Police Scotland mobilised every available resource, with a helicopter overhead and house-to-house enquiries across the small island. Janette Campbell, the killer's mother, joined the search early on. When the police asked locally for CCTV, she went home and checked the security cameras outside her own house. The recordings showed her son leaving at 1:54am and returning at 3:35am, then making two further short trips before 4:07am. She asked him directly. He told her he had been buying cannabis. She believed him. The footage she handed over led directly to his arrest on 4 July. He was charged the following day. At trial he was tied to the crime by his mother's CCTV, by DNA, by fibres from his clothing, and by a Google search on his phone for how police find DNA. The jury reached a guilty verdict in three hours.
Alesha's funeral was held in Coatbridge on 21 July 2018. Hundreds of mourners came. The service was themed in pink. She was buried at Coltswood Cemetery. Her mother told reporters afterwards: you've taken the wrong wee girl from the wrong family. The presiding judge, Lord Matthews, said he could not think of a crime in recent times that had attracted such revulsion. He sentenced the killer to life with a minimum of 27 years, later reduced on appeal to 24 years on the grounds of his age, though the appeal judges did not dispute that he might never be released. In the weeks after the murder, in a moment that has not been easy to forget, the right-wing commentator Katie Hopkins implied without evidence that the killer was one of the Syrian refugees housed on Bute since 2015. She was widely condemned. The killer was a local boy.
On 25 May 2019, a pink memorial bench was unveiled on the Rothesay promenade.
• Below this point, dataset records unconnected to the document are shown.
==> src/rtl/rvc_asap_pkg.sv <==
// Shared types, constants and register macros for the rvc_asap core and its boot controller.
`ifndef RVC_RST_MSFF
`define RVC_RST_MSFF(q, i, clk, rst, rstVal) \
    always_ff @(posedge clk) begin \
        if (rst) q <= rstVal; \
        else     q <= i; \
    end
`endif

`ifndef RVC_EN_MSFF
`define RVC_EN_MSFF(q, i, clk, en) \
    always_ff @(posedge clk) begin \
        if (en) q <= i; \
    end
`endif

package rvc_asap_pkg;

    typedef enum logic [1:0] {
        IDLE = 2'd0,
        LOAD = 2'd1,
        RUN  = 2'd2,
        HALT = 2'd3
    } t_boot_state;

    typedef enum logic [1:0] {
        HC_NONE    = 2'd0,
        HC_SYS     = 2'd1,
        HC_STOP    = 2'd2,
        HC_TIMEOUT = 2'd3
    } t_halt_cause;

    localparam logic [31:0] EBREAK_INSTR = 32'h0010_0073;
    localparam logic [31:0] ECALL_INSTR  = 32'h0000_0073;

endpackage

==> src/rtl/rvc_asap_boot_ctrl.sv <==
// Boot/run controller: streams a program image into I_MEM with the core held in reset,
// then runs the core until EBREAK/ECALL, an external stop or the cycle budget ends the run.
module rvc_asap_boot_ctrl
    import rvc_asap_pkg::*;
#(
    parameter int          IMEM_DEPTH = 1024,
    parameter logic [31:0] MAX_CYCLES = 32'hFFFF_FFFF
) (
    input  logic                        Clock,
    input  logic                        Rst,
    input  logic                        LoadStart,
    input  logic [$clog2(IMEM_DEPTH):0] LoadLen,
    input  logic                        LoadValid,
    input  logic [31:0]                 LoadData,
    output logic                        LoadReady,
    input  logic                        StopReq,
    output logic                        ImemWrEn,
    output logic [31:0]                 ImemWrAddr,
    output logic [31:0]                 ImemWrData,
    output logic                        CoreRst,
    input  logic [31:0]                 Pc_From_Core,
    input  logic [31:0]                 Instruction_From_Imem,
    output logic                        Halted,
    output logic [1:0]                  HaltCause,
    output logic [31:0]                 HaltPc,
    output logic [31:0]                 CycleCount
);

    localparam int          LEN_W      = $clog2(IMEM_DEPTH) + 1;
    localparam logic [31:0] TIMEOUT_AT = MAX_CYCLES - 32'd1;

    t_boot_state       stateReg,      stateNext;
    t_halt_cause       haltCauseReg,  haltCauseNext;
    logic [LEN_W-1:0]  wordCntReg,    wordCntNext;
    logic [LEN_W-1:0]  lenReg,        lenNext;
    logic              lenEn;
    logic [31:0]       cycleCountReg, cycleCountNext;
    logic [31:0]       haltPcReg,     haltPcNext;
    logic              coreRstReg,    coreRstNext;
    logic              haltedReg,     haltedNext;
    logic [LEN_W-1:0]  clampedLen;
    logic              sysHit;

    assign clampedLen = (LoadLen > LEN_W'(IMEM_DEPTH)) ? LEN_W'(IMEM_DEPTH) : LoadLen;
    assign sysHit     = (Instruction_From_Imem == EBREAK_INSTR) ||
                        (Instruction_From_Imem == ECALL_INSTR);

    // Loader-facing outputs decode straight from state so the write lands on the handshake edge.
    assign LoadReady  = (stateReg == LOAD);
    assign ImemWrEn   = LoadReady && LoadValid;
    assign ImemWrAddr = {{(32-LEN_W){1'b0}}, wordCntReg} << 2;
    assign ImemWrData = LoadData;

    always_comb begin
        stateNext      = stateReg;
        haltCauseNext  = haltCauseReg;
        wordCntNext    = wordCntReg;
        lenNext        = lenReg;
        lenEn          = 1'b0;
        cycleCountNext = cycleCountReg;
        haltPcNext     = haltPcReg;

        case (stateReg)
            IDLE, HALT: begin
                if (LoadStart) begin
                    lenEn          = 1'b1;
                    lenNext        = clampedLen;
                    wordCntNext    = '0;
                    cycleCountNext = '0;
                    haltCauseNext  = HC_NONE;
                    haltPcNext     = '0;
                    stateNext      = (clampedLen != '0) ? LOAD : RUN;
                end
            end
            LOAD: begin
                if (ImemWrEn) begin
                    wordCntNext = wordCntReg + 1'b1;
                    if (wordCntReg == lenReg - 1'b1) begin
                        stateNext = RUN;
                    end
                end
            end
            RUN: begin
                cycleCountNext = cycleCountReg + 32'd1;
                // Priority: system instruction, then external stop, then budget timeout.
                if (sysHit) begin
                    stateNext     = HALT;
                    haltCauseNext = HC_SYS;
                    haltPcNext    = Pc_From_Core;
                end else if (StopReq) begin
                    stateNext     = HALT;
                    haltCauseNext = HC_STOP;
                    haltPcNext    = Pc_From_Core;
                end else if (cycleCountReg == TIMEOUT_AT) begin
                    stateNext     = HALT;
                    haltCauseNext = HC_TIMEOUT;
                    haltPcNext    = Pc_From_Core;
                end
            end
            default: stateNext = IDLE;
        endcase

        coreRstNext = (stateNext != RUN);
        haltedNext  = (stateNext == HALT);
    end

    `RVC_RST_MSFF(stateReg,      stateNext,      Clock, Rst, IDLE)
    `RVC_RST_MSFF(haltCauseReg,  haltCauseNext,  Clock, Rst, HC_NONE)
    `RVC_RST_MSFF(wordCntReg,    wordCntNext,    Clock, Rst, '0)
    `RVC_RST_MSFF(cycleCountReg, cycleCountNext, Clock, Rst, 32'd0)
    `RVC_RST_MSFF(haltPcReg,     haltPcNext,     Clock, Rst, 32'd0)
    `RVC_RST_MSFF(coreRstReg,    coreRstNext,    Clock, Rst, 1'b1)
    `RVC_RST_MSFF(haltedReg,     haltedNext,     Clock, Rst, 1'b0)
    `RVC_EN_MSFF(lenReg,         lenNext,        Clock, lenEn)

    assign CoreRst    = coreRstReg;
    assign Halted     = haltedReg;
    assign HaltCause  = haltCauseReg;
    assign HaltPc     = haltPcReg;
    assign CycleCount = cycleCountReg;

endmodule

==> config.mk <==
export PLATFORM = sky130hd
export DESIGN_NAME = rvc_asap_boot_ctrl
export DESIGN_NICKNAME = d
export VERILOG_FILES = /design/src/rtl/rvc_asap_pkg.sv /design/src/rtl/rvc_asap_boot_ctrl.sv
export SDC_FILE = /design/constraint.sdc
export NUM_CORES = 1
export LEC_CHECK = 0
export CORE_MARGIN = 4
export CORE_UTILIZATION = 43
export DETAILED_ROUTE_END_ITERATION = 12
export PLACE_DENSITY = 0.88
export SYNTH_ARGS = -nofsm -noshare
export SYNTH_HDL_FRONTEND = slang
export SYNTH_SLANG_ARGS = --single-unit
==> constraint.sdc <==
create_clock -name Clock -period 4.78 [get_ports Clock]
set_clock_uncertainty 0.1 [all_clocks]
set_input_delay 0.717 -clock Clock [delete_from_list [all_inputs] [get_ports Clock]]
set_output_delay 0.717 -clock Clock [all_outputs]
set_load 0.05 [all_outputs]
==> results.py, run 1 <==
metrics = {
    "floorplanning": {
        "die_x_um": 112,
        "die_h_um": 112,
        "start_util_pct": 44.7,
        "ioPinCount": 246,
        "placement_rows": 37,
        "dieArea_um2": 12500,
        "coreArea_um2": 10400,
    },
    "clock_tree": {
        "cts.clk_slew.worst_paths_ns": 0.09,
        "htree_levels": 3,
        "post-cts-setup-buffers": 0,
        "numCtsBuffers": 9,
        "clockBufferDepth": 2,
        "clock-sinks": 92,
        "cts_tree": "done",
        "clk-insertion-delay-late_ns": 0.35,
        "cts_resized": 0,
        "clockRootBuffer": "clkbuf_8",
        "hold_buffers": 0,
    },
    "final_layout": {
        "fillers": 881,
        "layout_commonest_cell": "clkdlybuf4s50_1",
        "nNetsFinal": 766,
        "syn_to_final_growth_pct": 33.4,
        "final_cell_mix": "159 x clkdlybuf4s50_1, 81 x dfxtp_1, 81 x nor2_1",
        "stdcell_count": 788,
        "n_antenna_cell": 0,
        "layout-drive-gt1-share_pct": 3.99,
    },
    "detailed_routing": {
        "drc": 0,
        "vias_per_cell": 5.25,
        "vias": 4139,
        "dr.first_iter.drc_count": 218,
        "routed_wl_um": 12300,
        "post_drt_wl_per_cell_um": 15.6,
        "drtAntennaViolNets": 0,
        "drt_pre_antenna_iters": 4,
    },
    "power": {
        "cellPowerDensity_nw_per_um2": 336,
        "power.leakage_nw": 2.16,
        "peakVddDrop_mv": 0.203,
    },
    "yosys": {
        "synthFlopType": "dfxtp_1",
        "syn_area_um2": 4650,
        "synth-compound-area-share_pct": 12.1,
        "seq_area_frac_synth_pct": 42.0,
        "yosys_warnings": 0,
        "synth_top_family_by_area": "simple AND/OR/NAND/NOR gates",
        "synthXorXnorAreaFrac_pct": 7.34,
        "synth_edf_count": 11,
        "async_flop_share_pct": 0,
        "netlist_instances": 531,
        "synth_top_cell_by_area": "dfxtp_1",
        "synth.distinct_cells": 58,
        "synthTopCellsByArea": "dfxtp_1 35%, buf_4 8.6%, edfxtp_1 7.1%",
        "ys_seq_elements": 92,
        "avgSynthCellArea_um2": 8.76,
        "yosys.area_share.simple_pct": 24.1,
        "yosys-mux-area-fraction_pct": 0.941,
        "synth_adder_area_share_pct": 1.88,
        "synth_top_area_share_pct": 34.9,
    },
    "placement": {
        "dp_hpwl_um": 9530,
        "placed_cells": 772,
        "gp_congestion": 0.797,
        "io_buffers": 159,
    },
    "timing": {
        "rsz0062_at_grt": "no",
        "final-setup-viol-count": 0,
        "finalCriticalPeriod_ns": 3.23,
        "tns_ns": 0,
        "holdWs_ns": 0.393,
        "hold_violations": 0,
        "slew_headroom_pct": 23.7,
        "fin_crit_sh_pct": 67.6,
        "tightest_slew_ns": 1.14,
        "slew_viol_final": 0,
        "fmax_mhz": 310,
    },
    "critical_path": {
        "critPathLaunchType": "primary input",
        "endpoint_kind": "register",
        "setup.worst_path.start": "Instruction_From_Imem[10]",
        "cp_max_fo": 34,
        "critPathKind": "primary input to register",
        "worstRegToRegCells": 9,
        "crit_arrival_ns": 3.37,
        "r2r-start": "stateReg[0]",
        "required_ns": 4.92,
    },
    "global_route": {
        "gr-total-overflow": 0,
        "grt_usage_pct": 18.7,
        "grt_max_degree": 43,
        "grt_pass1_vias": 4166,
        "grt_pass1_wl_um": 19400,
        "antenna_found_initial": 0,
    },
    "hold_path": {
        "hold_path.class": "register to register",
        "holdCritStartpoint": "HaltCause[0]",
        "hold_depth": 2,
    },
    "run": {
        "cap_violations": 0,
    },
    "run_status": {
        "outcome": "finished, final reports clean",
    },
}
Yosys cell counts (all sizes together) (11+ instances only):
cell	count
a21oi	18
a22oi	33
buf	61
clkbuf	15
dfxtp	81
edfxtp	11
nand2	29
nand3	15
nand4	13
nor2	82
nor2b	15
o21ai	16
or3	11
xnor2	13
xor2	26
layout make-up:
class | count | area (um2) | share of cell area [%]
multi-input cells | 373 | 2240 | 36.1
flip-flops and latches | 92 | 1950 | 31.5
repair buffers | 161 | 1610 | 25.9
well taps | 136 | 170 | 2.74
clock buffers | 11 | 163 | 2.62
inverters | 10 | 37.5 | 0.605
clock inverters | 5 | 32.5 | 0.524
report_power, final:
| part | internal, mW | total, mW | switching, mW |
|---|---|---|---|
| clock | 0.235 | 0.515 | 0.280 |
| sequential | 0.844 | 0.904 | 0.0598 |
| combinational | 0.235 | 0.665 | 0.430 |
sequential cells by signal, summed over array words and instances (netlist names):
signal,cells
HaltCause,2
wordCntReg,11
lenReg,11
CycleCount,32
Halted,1
HaltPc,32
CoreRst,1
stateReg,2
worst paths after layout:
path	slack (ns)	endpoint
max reg2reg	1.56	CycleCount[27]
min	0.39	HaltCause[0]
min reg2reg	0.39	HaltCause[0]
max	1.55	HaltPc[11]
cell families (layout without fill, tap and decap cells):
family,Yosys count,in the layout
compound gates,84,84
simple gates,218,218
buf+inv,86,187
xor+xnor,39,39
other cells,1,21
mux,4,4
flops,92,92
fa+ha+maj,7,7
routing by layer:
metal | wire length (um) | track usage, %
met1 | 4540 | 18.5
met2 | 6390 | 34.6
met3 | 1210 | 7.87
met4 | 184 | 6.97
met5 | 0 | 0
critical path: stages:
cell and delay, ns:
clkdlybuf4s50_1 0.40, nor4b_1 0.39, nand2_1 0.10, nor3_1 0.40
nor3_1 0.19, a211o_1 0.74, a22oi_1 0.36, nor2_1 0.06
through the flow:
stage | area, um2 | setup WS [ns] | util [%] | power (mW)
after floorplan | 4730 | 2.13 | - | 1.48
after detailed placement | 6010 | 1.18 | 57.7 | 1.58
after global placement | 6010 | 1.26 | 57.7 | 1.56
final | 6200 | 1.55 | 59.6 | 2.08
after global routing | 6200 | 1.23 | 59.6 | 2.19
after CTS | 6200 | 1.55 | 59.6 | 2.10
Power figures use the tool's default switching activity.
==> run 2: changes to the inputs <==
CORE_UTILIZATION = 36   (was 43)
PLACE_DENSITY = 0.78   (was 0.88)
clock period = 2.8 ns   (was 4.78 ns; I/O delays follow)
==> run 2 against run 1 <==
Net effect: non-clock buffer count grew 19; global-route usage down 2.2 points; utilization shrank 7.7 points; via count grew 0.72%; wire length is 2.0% lower; sequential power is 69% higher; clock power up 140%; register-to-register slack lost 1.4 ns; hold slack better by 0.0083 ns; total power grew 96%; critical path depth is the same; worst setup slack worse by 1.3 ns; critical path type is now register to register; largest power group unchanged.
==> results.py, run 2 (synthesis gave the netlist of run 1 again) <==
metrics = {
    "hold_path": {
        "hold_path.class": "register to register",
    },
    "floorplanning": {
        "coreArea_um2": 12600,
        "die_h_um": 122,
        "placement_rows": 41,
        "ioPinCount": 246,
        "start_util_pct": 36.9,
        "die_x_um": 122,
        "dieArea_um2": 14800,
    },
    "global_route": {
        "grt_pass1_wl_um": 19700,
        "antenna_found_initial": 0,
        "gr-total-overflow": 0,
        "grt_usage_pct": 16.4,
        "grt_pass1_vias": 4228,
        "grt_max_degree": 35,
    },
    "placement": {
        "placed_cell_area_um2": 6210,
        "gp_congestion": 0.807,
        "io_buffers": 159,
        "dp_hpwl_um": 9490,
    },
    "run_status": {
        "outcome": "finished, final reports clean",
    },
    "clock_tree": {
        "numCtsBuffers": 9,
        "cts_tree": "done",
        "hold_buffers": 0,
        "clk-insertion-delay-late_ns": 0.34,
        "clock-sinks": 92,
        "cts.clk_slew.worst_paths_ns": 0.06,
        "clockRootBuffer": "clkbuf_16",
        "clockBufferDepth": 2,
        "htree_levels": 3,
    },
    "timing": {
        "tns_ns": 0,
        "finalCriticalPeriod_ns": 2.59,
        "slew_headroom_pct": 63.8,
        "rsz0062_at_grt": "no",
        "slew_viol_final": 0,
        "fmax_mhz": 386,
        "tightest_slew_ns": 0.541,
        "final-setup-viol-count": 0,
        "hold_violations": 0,
        "fin_crit_sh_pct": 92.5,
    },
    "critical_path": {
        "critPathLaunchType": "register",
        "crit_arrival_ns": 2.76,
        "critPathKind": "register to register",
        "cp_max_fo": 7,
        "required_ns": 2.97,
        "endpoint_kind": "register",
    },
    "power": {
        "peakVddDrop_mv": 0.401,
        "power.leakage_nw": 2.32,
        "cellPowerDensity_nw_per_um2": 622,
    },
    "final_layout": {
        "layout_commonest_cell": "clkdlybuf4s50_1",
        "syn_to_final_growth_pct": 40.8,
        "nNetsFinal": 785,
        "multi_input_area_um2": 2260,
        "n_antenna_cell": 0,
        "final_cell_mix": "158 x clkdlybuf4s50_1, 81 x dfxtp_1, 81 x nor2_1",
        "layout-drive-gt1-share_pct": 7.75,
        "fin_area_um2": 6550,
        "fillers": 1162,
        "register_area_um2": 1950,
    },
    "detailed_routing": {
        "drt_pre_antenna_iters": 5,
        "drc": 0,
        "post_drt_wl_per_cell_um": 14.3,
        "vias": 4169,
        "vias_per_cell": 4.95,
        "drtAntennaViolNets": 0,
        "routed_wl_um": 12100,
        "dr.first_iter.drc_count": 218,
    },
    "run": {
        "cap_violations": 0,
    },
}
[run 2: changes by cell type in the layout (fill, tap and decap cells not counted), sizes merged]
cell           delta
buf              +20
bufinv            +1
clkbuf            -1
clkdlybuf4s50     -1
clkinv            +1
inv               -1
[run 2: path summary, 6_finish.rpt]
check,startpoint,to,slack (ns),cells past startpoint
setup / recovery,stateReg[0],CycleCount[28],0.21,8
hold / removal,HaltCause[0],HaltCause[0],0.40,2
setup reg to reg,stateReg[0],CycleCount[28],0.21,8
hold reg to reg,HaltCause[0],HaltCause[0],0.40,2
[run 2: stage by stage]
stage	hold slack, ns	power (mW)	worst slack [ns]	instances	utilization (%)
floorplan	0.442	2.52	0.149	551	-
global placement	0.381	2.79	0.143	826	49.2
detailed placement	0.397	2.83	0.0392	826	49.2
CTS	0.406	4.10	0.123	842	51.7
global route	0.441	4.32	0.0139	843	51.9
finish	0.402	4.08	0.209	843	51.9
[run 2: layer usage]
metal / wire [um] / up-vias / global-route usage (%)
li1: - / 2044 / -
met1: 4780 / 1967 / 18.5
met2: 5980 / 136 / 27.2
met3: 1080 / 22 / 6.82
met4: 246 / 0 / 7.49
met5: 0 / - / 0
[run 2: repair_timing]
action | CTS | global route
resized for setup | 0 | 6
setup buffers | 0 | 1
endpoints found under the setup margin | 0 | 7
[run 2: worst max-delay path: stages, from the launching register on]
cell and delay, ns:
dfxtp_1 0.37, inv_1 0.08, ha_1 0.33, mux2i_2 0.18, or2_1 0.26, or4_4 0.45, or2_4 0.28, or3_1 0.31
a21oi_1 0.15
[run 2: cell type report]
cell class / count / share of cell area, %
inverters: 10 / 0.573
multi-input cells: 373 / 34.5
clock inverters: 6 / 0.936
flip-flops and latches: 92 / 29.8
clock buffers: 10 / 3.82
repair buffers: 180 / 27.1
well taps: 172 / 3.29
[run 2: where the power goes]
part | leakage [nW] | internal [mW] | total, mW | switching (mW)
Sequential | 0.761 | 1.44 | 1.53 | 0.0862
Combinational | 1.40 | 0.520 | 1.30 | 0.777
Clock | 0.153 | 0.743 | 1.25 | 0.509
The following month, on what would have been close to a year since her death, Alesha's primary school in Airdrie opened a playhouse built in her memory, decorated with artwork her classmates had designed, funded with £22,000 raised by the public. A memorial service at the school included a song and a poem written for her. None of this brings her back. The Guardian's Libby Brooks, writing during the trial, observed that the case had pulled back the picture postcard view of Bute and shown a small island where deprivation was growing and the population declining. That picture too is part of the story, but it is not the whole of it. The whole of it is a child of six and the family who loved her, who continue to live with what was done.
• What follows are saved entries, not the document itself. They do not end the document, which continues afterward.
### src/rtl/div_16x8_seq.sv
// div_16x8_seq: sequential radix-2 restoring divider, DW-bit dividend by VW-bit divisor,
// with valid/ready handshakes on both sides and one division in flight at a time.
module div_16x8_seq #(
    parameter int DW = 16,
    parameter int VW = 8
) (
    input  logic          clk,
    input  logic          rst,
    input  logic          in_valid,
    output logic          in_ready,
    input  logic [DW-1:0] dividend,
    input  logic [VW-1:0] divisor,
    output logic          out_valid,
    input  logic          out_ready,
    output logic [DW-1:0] quotient,
    output logic [VW-1:0] remainder,
    output logic          div_by_zero
);
    localparam int CW = $clog2(DW);
    localparam logic [1:0] S_IDLE = 2'd0;
    localparam logic [1:0] S_CALC = 2'd1;
    localparam logic [1:0] S_DONE = 2'd2;

    logic [1:0]    r_state;
    logic [DW-1:0] r_sr;
    logic [VW-1:0] r_div;
    logic [VW:0]   r_prem;
    logic [CW-1:0] r_cnt;
    logic [VW+1:0] w_shift;
    logic          w_ge;
    logic [VW:0]   w_prem;
    logic [DW-1:0] w_sr;

    // The true difference always fits in VW+1 bits, so the subtraction can be done narrow.
    always_comb begin
        w_shift = {r_prem, r_sr[DW-1]};
        w_ge    = w_shift >= {2'b00, r_div};
        w_prem  = w_shift[VW:0] - (w_ge ? {1'b0, r_div} : '0);
        w_sr    = {r_sr[DW-2:0], w_ge};
    end

    assign in_ready  = r_state == S_IDLE;
    assign out_valid = r_state == S_DONE;

    always_ff @(posedge clk) begin
        if (rst) begin
            r_state     <= S_IDLE;
            r_sr        <= '0;
            r_div       <= '0;
            r_prem      <= '0;
            r_cnt       <= '0;
            quotient    <= '0;
            remainder   <= '0;
            div_by_zero <= 1'b0;
        end else if (r_state == S_IDLE && in_valid) begin
            r_sr   <= dividend;
            r_div  <= divisor;
            r_prem <= '0;
            r_cnt  <= '0;
            if (divisor == '0) begin
                r_state     <= S_DONE;
                quotient    <= '1;
                remainder   <= dividend[VW-1:0];
                div_by_zero <= 1'b1;
            end else begin
                r_state <= S_CALC;
            end
        end else if (r_state == S_CALC) begin
            r_sr   <= w_sr;
            r_prem <= w_prem;
            r_cnt  <= r_cnt + CW'(1);
            if (r_cnt == CW'(DW - 1)) begin
                r_state     <= S_DONE;
                quotient    <= w_sr;
                remainder   <= w_prem[VW-1:0];
                div_by_zero <= 1'b0;
            end
        end else if (r_state == S_DONE && out_ready) begin
            r_state <= S_IDLE;
        end
    end
endmodule

### config.mk
export PLATFORM = sky130hd
export DESIGN_NAME = div_16x8_seq
export DESIGN_NICKNAME = d
export VERILOG_FILES = /design/src/rtl/div_16x8_seq.sv
export SDC_FILE = /design/constraint.sdc
export NUM_CORES = 1
export LEC_CHECK = 0
export CAP_MARGIN = 15
export CORE_MARGIN = 4
export CORE_UTILIZATION = 24
export CTS_BUF_LIST = sky130_fd_sc_hd__clkbuf_8 sky130_fd_sc_hd__clkbuf_16
export DETAILED_ROUTE_END_ITERATION = 10
export DONT_BUFFER_PORTS = 1
export GPL_ROUTABILITY_DRIVEN = 1
export RECOVER_POWER = 100
export SLEW_MARGIN = 5
export SYNTH_ARGS = -nofsm -noshare
export SYNTH_HDL_FRONTEND = slang
export SYNTH_SLANG_ARGS = --single-unit
export TNS_END_PERCENT = 50
### constraint.sdc
create_clock -name clk -period 4.1 [get_ports clk]
set_clock_uncertainty 0.1 [all_clocks]
set_input_delay 0.82 -clock clk [delete_from_list [all_inputs] [get_ports clk]]
set_output_delay 0.82 -clock clk [all_outputs]
set_load 0.02 [all_outputs]
Yosys cells after proc, flatten, opt, wreduce, memory -nomap -nowiden
Index checks and enable logic that the tools add are counted.
Word-level totals
  register bits after elaboration: 64
  bits of input ports: 28
  word-level logic and storage cells: 46
  output and inout bits: 27
Cells by class
  equal/unequal tests: 5
  add/subtract/negate cells: 2
  reduce and logical (&&, ||, !) cells: 10
  $lt $le $gt $ge: 1
  multiplexer cells: 20
Operator list (number)
  two-way mux 16 bit: 6
  two-way mux 8 bit: 5
  greater-or-equal comparator 10 x 8 -> 1 bit: 1
  two-way mux 2 bit: 5
  subtractor 9 x 8 -> 9 bit: 1
  zero test 8 bit: 1
  adder 4 x 1 -> 4 bit (second input constant): 1
  equality test 4 bit (second input constant): 1
  two-way mux 1 bit: 4
  nonzero test 2 bit: 2
  inequality test 3 x 2 -> 1 bit (second input constant): 1
  AND reduction 3 bit: 1
  nonzero test 3 bit: 1
  equality test 2 x 1 -> 1 bit (second input constant): 1
  equality test 2 bit (second input constant): 1
  logical AND 1 bit: 2
  zero test 2 bit: 1
  inequality test 2 x 1 -> 1 bit (second input constant): 1
  AND reduction 2 bit: 1
  OR reduction 2 bit: 1

Logic depth before layout (Yosys ltp)
  depth in word-level cells: 6
  mapped depth: 15
  mapped depth without buffers: 15

Least setup slack after synthesis
Ideal clock, no wire load.
  kind: register -> register
  start: reg r_div[5]
  end: reg r_prem[6]
  setup slack: 1.047 ns
  required time: 3.876 ns
  arrival time: 2.829 ns
  stages on the path, launching flop included: 16
  clock period less this slack: 3.053 ns
  setup time: 0.124 ns
  cell sequence: dfxtp_1 inv_1 ha_1 o21ai_0 a21oi_1 inv_1 o21ai_1 and2_1 ha_1 inv_1 fa_1 a21o_1 a31o_2 a21oi_1 xor2_1 o21ai_0
On the way
  cells in the longest elaborated chain, start to end: 3
RTL lines
  start: declaration: line 26  | logic [VW-1:0] r_div;
  start signal: assignment: line 57  | r_div <= divisor;
  greater-or-equal comparator 10 x 8 -> 1 bit: line 37  | w_ge = w_shift >= {2'b00, r_div};
  two-way mux 8 bit *: line 38  | w_prem = w_shift[VW:0] - (w_ge ? {1'b0, r_div} : '0);
  subtractor 9 x 8 -> 9 bit *: line 38
  end signal: assignment: line 70  | r_prem <= w_prem;
  end: declaration: line 27  | logic [VW:0] r_prem;
Mark *: on every way between the ends. The rest lies on a longest branch, timed or not.
A chain may end at the register's enable or synchronous reset.

Worst setup path in the final report
  start: reg r_div[5]
  end: reg remainder[6]
On the way
  cells in the longest elaborated chain, start to end: 6
RTL lines
  greater-or-equal comparator 10 x 8 -> 1 bit: line 37
  two-way mux 8 bit *: line 38
  subtractor 9 x 8 -> 9 bit *: line 38
  two-way mux 8 bit *: line 72  | if (r_cnt == CW'(DW - 1)) begin
  two-way mux 8 bit *: line 68  | end else if (r_state == S_CALC) begin
  two-way mux 8 bit *: line 55  | end else if (r_state == S_IDLE && in_valid) begin
  end signal: assignment: line 63  | remainder <= dividend[VW-1:0];
  end signal: assignment: line 75  | remainder <= w_prem[VW-1:0];
  end: declaration: line 16  | output logic [VW-1:0] remainder,
Mark *: on every way between the ends. The rest lies on a longest branch, timed or not. The select of a mux whose other input is x is not followed.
The crime took place on the Isle of Bute, in the Firth of Clyde, with the memorial bench unveiled on Rothesay promenade at approximately 55.83 N, 5.05 W. Alesha's home town of Airdrie, North Lanarkshire (approximately 55.87 N, 4.03 W), is where her funeral took place at Coltswood Cemetery in Coatbridge and where her primary school memorial playhouse stands. Best viewed from low altitude over the populated Clyde Valley. Glasgow Airport (EGPF) is approximately 10 nm northwest of Airdrie; Glasgow Prestwick (EGPK) about 28 nm south.